Task details
Wherever the string "offset" shows up in the data below, copy the whole line.

[[ Stored data, beginning ]]

### src/rtl/addr_decoder.sv
// Combinational region match for the fetch bridge; zero latency, no flow control.
module addr_decoder
   import soc_mem_map_pkg::*;
#(
   parameter logic [31:0] ROM_BASE  = ROM_BASE_DEF,
   parameter logic [31:0] ROM_SIZE  = ROM_SIZE_DEF,
   parameter logic [31:0] IRAM_BASE = IRAM_BASE_DEF,
   parameter logic [31:0] IRAM_SIZE = IRAM_SIZE_DEF
) (
   input  logic [31:0] addr_i,
   output logic        hit_rom,
   output logic        hit_iram,
   output logic [31:0] offset
);

   // The borrow bit rejects addresses below the base, so no compare can wrap.
   logic [32:0] rom_diff;
   logic [32:0] iram_diff;
   logic        rom_match;
   logic        iram_match;

   assign rom_diff   = {1'b0, addr_i} - {1'b0, ROM_BASE};
   assign iram_diff  = {1'b0, addr_i} - {1'b0, IRAM_BASE};
   assign rom_match  = !rom_diff[32]  && (rom_diff[31:0]  < ROM_SIZE);
   assign iram_match = !iram_diff[32] && (iram_diff[31:0] < IRAM_SIZE);

   assign hit_rom  = rom_match;
   assign hit_iram = iram_match && !rom_match;
   assign offset   = rom_match  ? rom_diff[31:0]  :
                     iram_match ? iram_diff[31:0] : 32'h0000_0000;

endmodule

[[ Stored data, end ]]

Result of this exercise
   output logic [31:0] offset
   assign offset   = rom_match  ? rom_diff[31:0]  :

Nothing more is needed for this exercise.